Objective: To define the effectiveness of chemoprophylaxis, outside of a clinical trial setting, in preventing tuberculosis among tuberculin-reactive and anergic HIV-infected drug users at high risk of developing active tuberculosis.
Design: An observational cohort study.
Setting: Methadone maintenance treatment program with on-site primary care.
Participants: Current or former drug users enrolled in methadone treatment.
Interventions: Annual skin testing for tuberculosis infection and anergy was performed, and eligible patients were offered daily isoniazid for 12 months and followed prospectively.
Main outcome measure: The development of active tuberculosis.
Results: A total of 155 persons commenced chemoprophylaxis. Among tuberculin reactors, tuberculosis rates were 0.51 and 2.07/100 person-years in those completing 12 months versus those not taking prophylaxis [rate ratio 0.25, 95% confidence interval (CI) 0.06-1.01]. Among anergic individuals, comparable rates were 0 and 1.44/100 person-years. Lower tuberculosis rates among completers were not attributable to differences in immune status between the treated and untreated groups.

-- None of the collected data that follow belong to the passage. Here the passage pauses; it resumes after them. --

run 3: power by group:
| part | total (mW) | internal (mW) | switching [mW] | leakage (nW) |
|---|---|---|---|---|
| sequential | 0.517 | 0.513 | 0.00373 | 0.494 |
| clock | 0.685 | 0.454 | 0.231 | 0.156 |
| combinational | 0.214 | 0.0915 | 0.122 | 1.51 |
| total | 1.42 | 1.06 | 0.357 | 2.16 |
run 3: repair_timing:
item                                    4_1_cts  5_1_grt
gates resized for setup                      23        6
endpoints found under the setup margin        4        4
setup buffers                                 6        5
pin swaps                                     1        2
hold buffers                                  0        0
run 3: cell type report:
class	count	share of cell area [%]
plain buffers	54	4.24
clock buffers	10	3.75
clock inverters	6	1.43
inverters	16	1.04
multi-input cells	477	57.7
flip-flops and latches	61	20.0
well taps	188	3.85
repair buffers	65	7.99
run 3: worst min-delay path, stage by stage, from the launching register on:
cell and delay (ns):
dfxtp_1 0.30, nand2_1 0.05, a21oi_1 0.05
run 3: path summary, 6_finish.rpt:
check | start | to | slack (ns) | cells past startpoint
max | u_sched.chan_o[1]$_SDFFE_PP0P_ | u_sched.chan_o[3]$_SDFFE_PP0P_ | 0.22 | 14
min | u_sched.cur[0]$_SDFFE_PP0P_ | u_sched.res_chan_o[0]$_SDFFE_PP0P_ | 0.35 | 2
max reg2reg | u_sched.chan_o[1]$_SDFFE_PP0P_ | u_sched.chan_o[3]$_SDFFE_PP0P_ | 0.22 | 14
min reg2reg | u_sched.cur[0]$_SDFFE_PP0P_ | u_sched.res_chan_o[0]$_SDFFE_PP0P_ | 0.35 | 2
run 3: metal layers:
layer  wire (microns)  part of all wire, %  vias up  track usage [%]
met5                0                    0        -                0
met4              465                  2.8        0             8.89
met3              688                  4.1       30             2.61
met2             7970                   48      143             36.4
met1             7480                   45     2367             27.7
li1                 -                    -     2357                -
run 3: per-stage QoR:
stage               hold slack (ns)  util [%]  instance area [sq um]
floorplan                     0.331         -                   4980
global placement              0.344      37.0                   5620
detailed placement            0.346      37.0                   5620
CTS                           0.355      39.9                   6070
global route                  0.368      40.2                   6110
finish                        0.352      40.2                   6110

Conclusion: The completion of isoniazid chemoprophylaxis was associated with a marked reduction in tuberculosis risk among tuberculin reactors and anergic persons in this high-risk population. These data support aggressive efforts to provide a complete course of preventative therapy to HIV-infected tuberculin reactors, and lend weight to the findings of others that isoniazid can reduce the rate of tuberculosis in high-risk anergic HIV-infected persons.